═══ DATA SHOWN

Context: an optimization exercise on an open-source flow, tuned for small area, a short achievable clock period and few clock cycles. The choices shown serve that exercise and are no tape-out recipe. RTL that was checked went through simulation tests only; none was proved equivalent to the original. Power figures rest on the tool's default switching activity, not on a simulated workload.

old:
Design gpio_top, start of the top module:
module gpio_top(
	wb_clk_i, wb_rst_i, wb_cyc_i, wb_adr_i, wb_dat_i, wb_sel_i, wb_we_i, wb_stb_i,
	wb_dat_o, wb_ack_o, wb_err_o, wb_inta_o,
	aux_i,
	ext_pad_i, ext_pad_o, ext_padoe_o,
	clk_pad_i
);
parameter dw = 32;
parameter aw = 8;
parameter gw = 32;
input             wb_clk_i;
input             wb_rst_i;
input             wb_cyc_i;
input   [aw-1:0]  wb_adr_i;
input   [dw-1:0]  wb_dat_i;
input   [3:0]     wb_sel_i;
input             wb_we_i;
input             wb_stb_i;
output  [dw-1:0]  wb_dat_o;
output            wb_ack_o;
output            wb_err_o;
output            wb_inta_o;
input   [gw-1:0]  aux_i;
input   [gw-1:0]  ext_pad_i;
input             clk_pad_i;
output  [gw-1:0]  ext_pad_o;
output  [gw-1:0]  ext_padoe_o;
reg  [gw-1:0] rgpio_in;
reg  [gw-1:0] rgpio_out;
reg  [gw-1:0] rgpio_oe;
reg  [gw-1:0] rgpio_inte;
reg  [gw-1:0] rgpio_ptrig;
reg  [gw-1:0] rgpio_aux;
reg  [1:0]    rgpio_ctrl;
reg  [gw-1:0] rgpio_ints;
reg  [gw-1:0] rgpio_eclk;
reg  [gw-1:0] rgpio_nec;
reg  [gw-1:0] sync, ext_pad_s;
reg  [gw-1:0] pextc_sampled;
  ...
clock: 5.0 ns
lec_check: 0
cap_margin: 20
core_margin: 2
core_utilization: 40
place_density: 0.6
setup_slack_margin: 1.8
slew_margin: 20
synth_hierarchical: 1
synth_minimum_keep_size: 0
standard.sh (not shown) runs the stock make flow with config.mk's settings and CLKGATE_MAP_FILE= SYNTH_SCRIPT=/design/flow/synth_recipe.tcl, a recipe that flattens the netlist after the stock synthesis.
==> flow/flow/run.sh <==
#!/bin/bash
# The standard layout (standard.sh, its synthesis unchanged), with:
#  - every port buffered by a small buf cell instead of the default delay
#    buffer;
#  - clock tree synthesis with clkbuf_8 buffers, sink clusters of at most
#    16 flip-flops, and no dummy loads;
#  - more antenna repair iterations after detailed routing;
#  - a check of the finished layout for antenna violations; if any remain,
#    the layout is made again with the placement density lower bound
#    nudged, at most three times in all.
# Each attempt's tool output goes to standard_N.log, each check's to
# check_N.log.
export BUFFER_PORTS_ARGS="-buffer_cell sky130_fd_sc_hd__buf_1"
export MAX_REPAIR_ANTENNAS_ITER_DRT=10
export CTS_ARGS="-sink_clustering_enable -repair_clock_nets -sink_clustering_size 16 -sink_clustering_max_diameter 60 -dont_use_dummy_load -buf_list sky130_fd_sc_hd__clkbuf_8"
RES=orfs/results/sky130hd/gpio_top/base/6_final.odb
cat > check_antennas.tcl <<EOT
read_db $RES
set n [check_antennas]
puts "ANTENNA_VIOLATIONS \$n"
EOT
addons=(0 0.2 0.3)
for n in 1 2 3; do
  if [[ $n -gt 1 ]]; then
    rm -rf orfs out/final.def
    mkdir -p out
    export PLACE_DENSITY_LB_ADDON=${addons[$((n-1))]}
  fi
  bash standard.sh > standard_$n.log 2>&1
  status=$?
  if [[ $status -eq 0 && -f out/final.def && -f $RES ]]; then
    openroad -no_init -exit check_antennas.tcl > check_$n.log 2>&1
    if grep -q '^ANTENNA_VIOLATIONS 0$' check_$n.log; then
      exit 0
    fi
  fi
done
exit 0
Testbench counts of old, summed over its fixed seeds: cycles 24,000.
## Diff of input files: new against old
--- a/flow/design.v
+++ b/flow/design.v
@@ -144,22 +144,22 @@
 		wb_inta_o <= (|rgpio_ints) & rgpio_ctrl[0];
 assign ext_padoe_o = rgpio_oe;
 always @(posedge wb_clk_i or posedge wb_rst_i)
 	if (wb_rst_i)
 		ext_pad_o <= {gw{1'b0}};
 	else
 		ext_pad_o <= (rgpio_out & ~rgpio_aux) | (aux_i & rgpio_aux);
 genvar i;
 generate
-	for (b = 0; b < 4; b = b + 1) begin : rd
+	for (b = 0; b < 2; b = b + 1) begin : rd
 		wire [9:0] s;
 		gpio_rsel u_sel (.a(wb_adr_i[5:2]), .s(s));
-		for (i = 8*b; i < 8*b+8; i = i + 1) begin : bt
+		for (i = 16*b; i < 16*b+16; i = i + 1) begin : bt
 			if (i < 2) begin : c
 				gpio_rbit_c u_bit (.s(s), .r({rgpio_nec[i], rgpio_eclk[i], rgpio_ints[i], rgpio_ctrl[i],
 					rgpio_aux[i], rgpio_ptrig[i], rgpio_inte[i], rgpio_oe[i], rgpio_out[i], rgpio_in[i]}),
 					.y(wb_dat_o[i]));
 			end else begin : n
 				gpio_rbit u_bit (.s(s), .r({rgpio_nec[i], rgpio_eclk[i], rgpio_ints[i],
 					rgpio_aux[i], rgpio_ptrig[i], rgpio_inte[i], rgpio_oe[i], rgpio_out[i], rgpio_in[i]}),
 					.y(wb_dat_o[i]));
 			end
@@ -226,53 +226,33 @@
 gpio_and2 u3 (.a(p[3]), .b(q[0]), .y(s[3]));
 gpio_and2 u4 (.a(p[0]), .b(q[1]), .y(s[4]));
 gpio_and2 u5 (.a(p[1]), .b(q[1]), .y(s[5]));
 gpio_and2 u6 (.a(p[2]), .b(q[1]), .y(s[6]));
 gpio_and2 u7 (.a(p[3]), .b(q[1]), .y(s[7]));
 gpio_and2 u8 (.a(p[0]), .b(q[2]), .y(s[8]));
 gpio_and2 u9 (.a(p[1]), .b(q[2]), .y(s[9]));
 gpio_nand3 u0 (.a(tn[0]), .b(tn[1]), .c(tn[2]), .y(s[0]));
 endmodule
-module gpio_and4(a, b, c, d, y);
-input  a, b, c, d;
-output y;
-assign y = a & b & c & d;
-endmodule
-module gpio_nand4(a, b, c, d, y);
-input  a, b, c, d;
-output y;
-assign y = ~(a & b & c & d);
+module gpio_aoi222(a1, a2, b1, b2, c1, c2, y);
+input  a1, a2, b1, b2, c1, c2;
+output y;
+assign y = ~((a1 & a2) | (b1 & b2) | (c1 & c2));
 endmodule
 module gpio_rbit_c(s, r, y);
 input  [9:0] s, r;
 output       y;
-wire [9:0] x;
-wire z0, z1;
-genvar k;
-generate
-	for (k = 0; k < 10; k = k + 1) begin : t
-		gpio_nand2 u (.a(s[k]), .b(r[k]), .y(x[k]));
-	end
-endgenerate
-gpio_and4  u0 (.a(x[1]), .b(x[2]), .c(x[3]), .d(x[4]), .y(z0));
-gpio_and4  u1 (.a(x[5]), .b(x[6]), .c(x[7]), .d(x[8]), .y(z1));
-gpio_nand4 u2 (.a(z0), .b(z1), .c(x[9]), .d(x[0]), .y(y));
+wire x0, x1, x2;
+gpio_aoi222 u0 (.a1(s[1]), .a2(r[1]), .b1(s[2]), .b2(r[2]), .c1(s[3]), .c2(r[3]), .y(x0));
+gpio_aoi222 u1 (.a1(s[4]), .a2(r[4]), .b1(s[5]), .b2(r[5]), .c1(s[7]), .c2(r[7]), .y(x1));
+gpio_aoi222 u2 (.a1(s[8]), .a2(r[8]), .b1(s[9]), .b2(r[9]), .c1(s[0]), .c2(r[0]), .y(x2));
+assign y = ~(x0 & x1 & x2 & ~(s[6] & r[6]));
 endmodule
 module gpio_rbit(s, r, y);
 input  [9:0] s;
 input  [8:0] r;
 output       y;
-wire [8:0] x;
-wire z0, z1;
-gpio_nand2 u_t0 (.a(s[0]), .b(r[0]), .y(x[0]));
-gpio_nand2 u_t1 (.a(s[1]), .b(r[1]), .y(x[1]));
-gpio_nand2 u_t2 (.a(s[2]), .b(r[2]), .y(x[2]));
-gpio_nand2 u_t3 (.a(s[3]), .b(r[3]), .y(x[3]));
-gpio_nand2 u_t4 (.a(s[4]), .b(r[4]), .y(x[4]));
-gpio_nand2 u_t5 (.a(s[5]), .b(r[5]), .y(x[5]));
-gpio_nand2 u_t6 (.a(s[7]), .b(r[6]), .y(x[6]));
-gpio_nand2 u_t7 (.a(s[8]), .b(r[7]), .y(x[7]));
-gpio_nand2 u_t8 (.a(s[9]), .b(r[8]), .y(x[8]));
-gpio_and4  u0 (.a(x[1]), .b(x[2]), .c(x[3]), .d(x[4]), .y(z0));
-gpio_and4  u1 (.a(x[5]), .b(x[6]), .c(x[7]), .d(x[8]), .y(z1));
-gpio_nand3 u2 (.a(z0), .b(z1), .c(x[0]), .y(y));
-endmodule
+wire x0, x1, x2;
+gpio_aoi222 u0 (.a1(s[1]), .a2(r[1]), .b1(s[2]), .b2(r[2]), .c1(s[3]), .c2(r[3]), .y(x0));
+gpio_aoi222 u1 (.a1(s[4]), .a2(r[4]), .b1(s[5]), .b2(r[5]), .c1(s[7]), .c2(r[6]), .y(x1));
+gpio_aoi222 u2 (.a1(s[8]), .a2(r[7]), .b1(s[9]), .b2(r[8]), .c1(s[0]), .c2(r[0]), .y(x2));
+assign y = ~(x0 & x1 & x2);
+endmodule
Results
- new and old ended up with nearly the same maximum buffer depth of the clock tree.
- Violation count after the first detailed-route iteration delta (new − old): unfavourable
- Run comparison: new launch point of the worst path wb_adr_i[5]; old launch point of the worst path wb_adr_i[4]
- Taking old as the reference, in new first-pass iteration count of the detailed router now larger, die area lower, proportion of total power due to net switching shows a reduction of 0.45 points, net count of the mapped netlist went down.
- [compare] base=old new=new: horizontal die dimension went down by about 2.4%; worst hold slack went down by 0.014 ns; routed wire length was more or less identical.
For new, only the layout was checked, not whether the RTL still works.

---

== quartz ==
Another version of the RTL of gpio_top (not shown whole).
Size in the first run: ~1400 cells after synthesis, ~210 I/O pins, ~0.018 mm2 of cells after synthesis.
==> module gpio_aoi222, before the edit <==
module gpio_aoi222(a1, a2, b1, b2, c1, c2, y);
input  a1, a2, b1, b2, c1, c2;
output y;
assign y = ~((a1 & a2) | (b1 & b2) | (c1 & c2));
endmodule
==> module gpio_rbit_c, before the edit <==
module gpio_rbit_c(s, r, y);
input  [9:0] s, r;
output       y;
wire x0, x1, x2;
gpio_aoi222 u0 (.a1(s[1]), .a2(r[1]), .b1(s[2]), .b2(r[2]), .c1(s[3]), .c2(r[3]), .y(x0));
gpio_aoi222 u1 (.a1(s[4]), .a2(r[4]), .b1(s[5]), .b2(r[5]), .c1(s[7]), .c2(r[7]), .y(x1));
gpio_aoi222 u2 (.a1(s[8]), .a2(r[8]), .b1(s[9]), .b2(r[9]), .c1(s[0]), .c2(r[0]), .y(x2));
assign y = ~(x0 & x1 & x2 & ~(s[6] & r[6]));
endmodule
==> module gpio_rbit, before the edit <==
module gpio_rbit(s, r, y);
input  [9:0] s;
input  [8:0] r;
output       y;
wire x0, x1, x2;
gpio_aoi222 u0 (.a1(s[1]), .a2(r[1]), .b1(s[2]), .b2(r[2]), .c1(s[3]), .c2(r[3]), .y(x0));
gpio_aoi222 u1 (.a1(s[4]), .a2(r[4]), .b1(s[5]), .b2(r[5]), .c1(s[7]), .c2(r[6]), .y(x1));
gpio_aoi222 u2 (.a1(s[8]), .a2(r[7]), .b1(s[9]), .b2(r[8]), .c1(s[0]), .c2(r[0]), .y(x2));
assign y = ~(x0 & x1 & x2);
endmodule
==> flow/config.mk <==
export PLATFORM = sky130hd
export DESIGN_NAME = gpio_top
export DESIGN_NICKNAME = gpio_top
export VERILOG_FILES = /design/flow/design.v
export SDC_FILE = /design/flow/constraint.sdc
export NUM_CORES = 4
export LEC_CHECK = 0
export CAP_MARGIN = 20
export CORE_MARGIN = 2
export CORE_UTILIZATION = 40
export PLACE_DENSITY = 0.6
export SLEW_MARGIN = 20
export SYNTH_HIERARCHICAL = 1
export SYNTH_MINIMUM_KEEP_SIZE = 0
==> flow/constraint.sdc <==
create_clock -name core_clock -period 5.0 [get_ports {wb_clk_i}]
set_input_delay 1.0000 -clock core_clock [delete_from_list [all_inputs] [get_ports {wb_clk_i}]]
set_output_delay 1.0000 -clock core_clock [all_outputs]
set_load 0.01 [all_outputs]
Scripts as last shown in full above: flow/flow/run.sh
quartz completed; timing, DRC and antenna clean
The following lists how yarrow was set up differently from quartz:
--- a/flow/design.v
+++ b/flow/design.v
@@ -231,28 +231,48 @@
 gpio_and2 u8 (.a(p[0]), .b(q[2]), .y(s[8]));
 gpio_and2 u9 (.a(p[1]), .b(q[2]), .y(s[9]));
 gpio_nand3 u0 (.a(tn[0]), .b(tn[1]), .c(tn[2]), .y(s[0]));
 endmodule
-module gpio_aoi222(a1, a2, b1, b2, c1, c2, y);
-input  a1, a2, b1, b2, c1, c2;
-output y;
-assign y = ~((a1 & a2) | (b1 & b2) | (c1 & c2));
+module gpio_and4(a, b, c, d, y);
+input  a, b, c, d;
+output y;
+assign y = a & b & c & d;
+endmodule
+module gpio_nand4(a, b, c, d, y);
+input  a, b, c, d;
+output y;
+assign y = ~(a & b & c & d);
 endmodule
 module gpio_rbit_c(s, r, y);
 input  [9:0] s, r;
 output       y;
-wire x0, x1, x2;
-gpio_aoi222 u0 (.a1(s[1]), .a2(r[1]), .b1(s[2]), .b2(r[2]), .c1(s[3]), .c2(r[3]), .y(x0));
-gpio_aoi222 u1 (.a1(s[4]), .a2(r[4]), .b1(s[5]), .b2(r[5]), .c1(s[7]), .c2(r[7]), .y(x1));
-gpio_aoi222 u2 (.a1(s[8]), .a2(r[8]), .b1(s[9]), .b2(r[9]), .c1(s[0]), .c2(r[0]), .y(x2));
-assign y = ~(x0 & x1 & x2 & ~(s[6] & r[6]));
+wire [9:0] x;
+wire z0, z1;
+genvar k;
+generate
+	for (k = 0; k < 10; k = k + 1) begin : t
+		gpio_nand2 u (.a(s[k]), .b(r[k]), .y(x[k]));
+	end
+endgenerate
+gpio_and4  u0 (.a(x[1]), .b(x[2]), .c(x[3]), .d(x[4]), .y(z0));
+gpio_and4  u1 (.a(x[5]), .b(x[6]), .c(x[7]), .d(x[8]), .y(z1));
+gpio_nand4 u2 (.a(z0), .b(z1), .c(x[9]), .d(x[0]), .y(y));
 endmodule
 module gpio_rbit(s, r, y);
 input  [9:0] s;
 input  [8:0] r;
 output       y;
-wire x0, x1, x2;
-gpio_aoi222 u0 (.a1(s[1]), .a2(r[1]), .b1(s[2]), .b2(r[2]), .c1(s[3]), .c2(r[3]), .y(x0));
-gpio_aoi222 u1 (.a1(s[4]), .a2(r[4]), .b1(s[5]), .b2(r[5]), .c1(s[7]), .c2(r[6]), .y(x1));
-gpio_aoi222 u2 (.a1(s[8]), .a2(r[7]), .b1(s[9]), .b2(r[8]), .c1(s[0]), .c2(r[0]), .y(x2));
-assign y = ~(x0 & x1 & x2);
-endmodule
+wire [8:0] x;
+wire z0, z1;
+gpio_nand2 u_t0 (.a(s[0]), .b(r[0]), .y(x[0]));
+gpio_nand2 u_t1 (.a(s[1]), .b(r[1]), .y(x[1]));
+gpio_nand2 u_t2 (.a(s[2]), .b(r[2]), .y(x[2]));
+gpio_nand2 u_t3 (.a(s[3]), .b(r[3]), .y(x[3]));
+gpio_nand2 u_t4 (.a(s[4]), .b(r[4]), .y(x[4]));
+gpio_nand2 u_t5 (.a(s[5]), .b(r[5]), .y(x[5]));
+gpio_nand2 u_t6 (.a(s[7]), .b(r[6]), .y(x[6]));
+gpio_nand2 u_t7 (.a(s[8]), .b(r[7]), .y(x[7]));
+gpio_nand2 u_t8 (.a(s[9]), .b(r[8]), .y(x[8]));
+gpio_and4  u0 (.a(x[1]), .b(x[2]), .c(x[3]), .d(x[4]), .y(z0));
+gpio_and4  u1 (.a(x[5]), .b(x[6]), .c(x[7]), .d(x[8]), .y(z1));
+gpio_nand3 u2 (.a(z0), .b(z1), .c(x[0]), .y(y));
+endmodule
## What came out
yarrow vs quartz — aggregate routed wire length climbed by a few percent
Compared with quartz, yarrow shows a count of clock-net buffers in the final layout that is 11% higher.
Compared with quartz, yarrow shows a lower final cycle utilization of the critical path.
Synthesized area: quartz and yarrow compared, lower one is quartz
In yarrow, the met2 routing resource usage after global routing came out 3.8 points above the value in quartz.
yarrow vs quartz: internal power summed over all cells up in yarrow
Diff quartz -> yarrow | post-route cell area | up by a few percent
Highest routing layer actually used = met4: yarrow; highest routing layer actually used = met5: quartz
Testbench counts of yarrow, summed over its fixed seeds: cycles 24,000.
Only the layout flow was run in quartz; the RTL was not checked for function there.

-- static timing again, ports no longer ideal --
No port has a modelled driver above. Below, the same layouts with a new extraction and two added sets of constraints. Step 1 (the two cells are an assumption about what drives the block):
set clk [get_ports {wb_clk_i}]
set_driving_cell -lib_cell sky130_fd_sc_hd__clkbuf_16 $clk
set_driving_cell -lib_cell sky130_fd_sc_hd__buf_2 [delete_from_list [all_inputs] $clk]
Step 2 adds t to the input delays and takes it off the output delays; t is the mean of the earliest and latest rising clock arrival at the registers after step 1. Input paths then give back, and output paths get back, about the clock's delay inside the block. Three values: no drivers, after step 1, after step 2; two values: the first two.
| run | shift t [ns] | slack for setup (ns) | hold WS [ns] | latest minus earliest clock arrival (ns) | cell pins on the clock port's net |
|---|---|---|---|---|---|
| old | 0.660 | 1.827 / 1.653 / 1.406 | 0.311 / 0.311 / 0.311 | 0.056 / 0.057 | 1 |
| new | 0.648 | 1.531 / 1.453 / 1.453 | 0.297 / 0.297 / 0.297 | 0.070 / 0.070 | 1 |
| quartz | 0.647 | 0.754 / 0.648 / 0.648 | 0.331 / 0.331 / 0.331 | 0.063 / 0.063 | 1 |
| yarrow | 0.657 | 1.041 / 0.974 / 0.974 | 0.317 / 0.317 / 0.317 | 0.052 / 0.053 | 1 |
After both steps setup and hold are still met in every run listed. For old, which loses most, drivers alone change the setup slack by -0.174 ns; drivers and shift together by -0.421 ns.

══════

### WHAT YOU WILL DO
Only the lines above starting at the line that holds "# check_N.log." and ending at the line that holds "read_db $RES" are to be repeated, exactly and in full.

### OUTPUT BELOW
# check_N.log.
export BUFFER_PORTS_ARGS="-buffer_cell sky130_fd_sc_hd__buf_1"
export MAX_REPAIR_ANTENNAS_ITER_DRT=10
export CTS_ARGS="-sink_clustering_enable -repair_clock_nets -sink_clustering_size 16 -sink_clustering_max_diameter 60 -dont_use_dummy_load -buf_list sky130_fd_sc_hd__clkbuf_8"
RES=orfs/results/sky130hd/gpio_top/base/6_final.odb
cat > check_antennas.tcl <<EOT
read_db $RES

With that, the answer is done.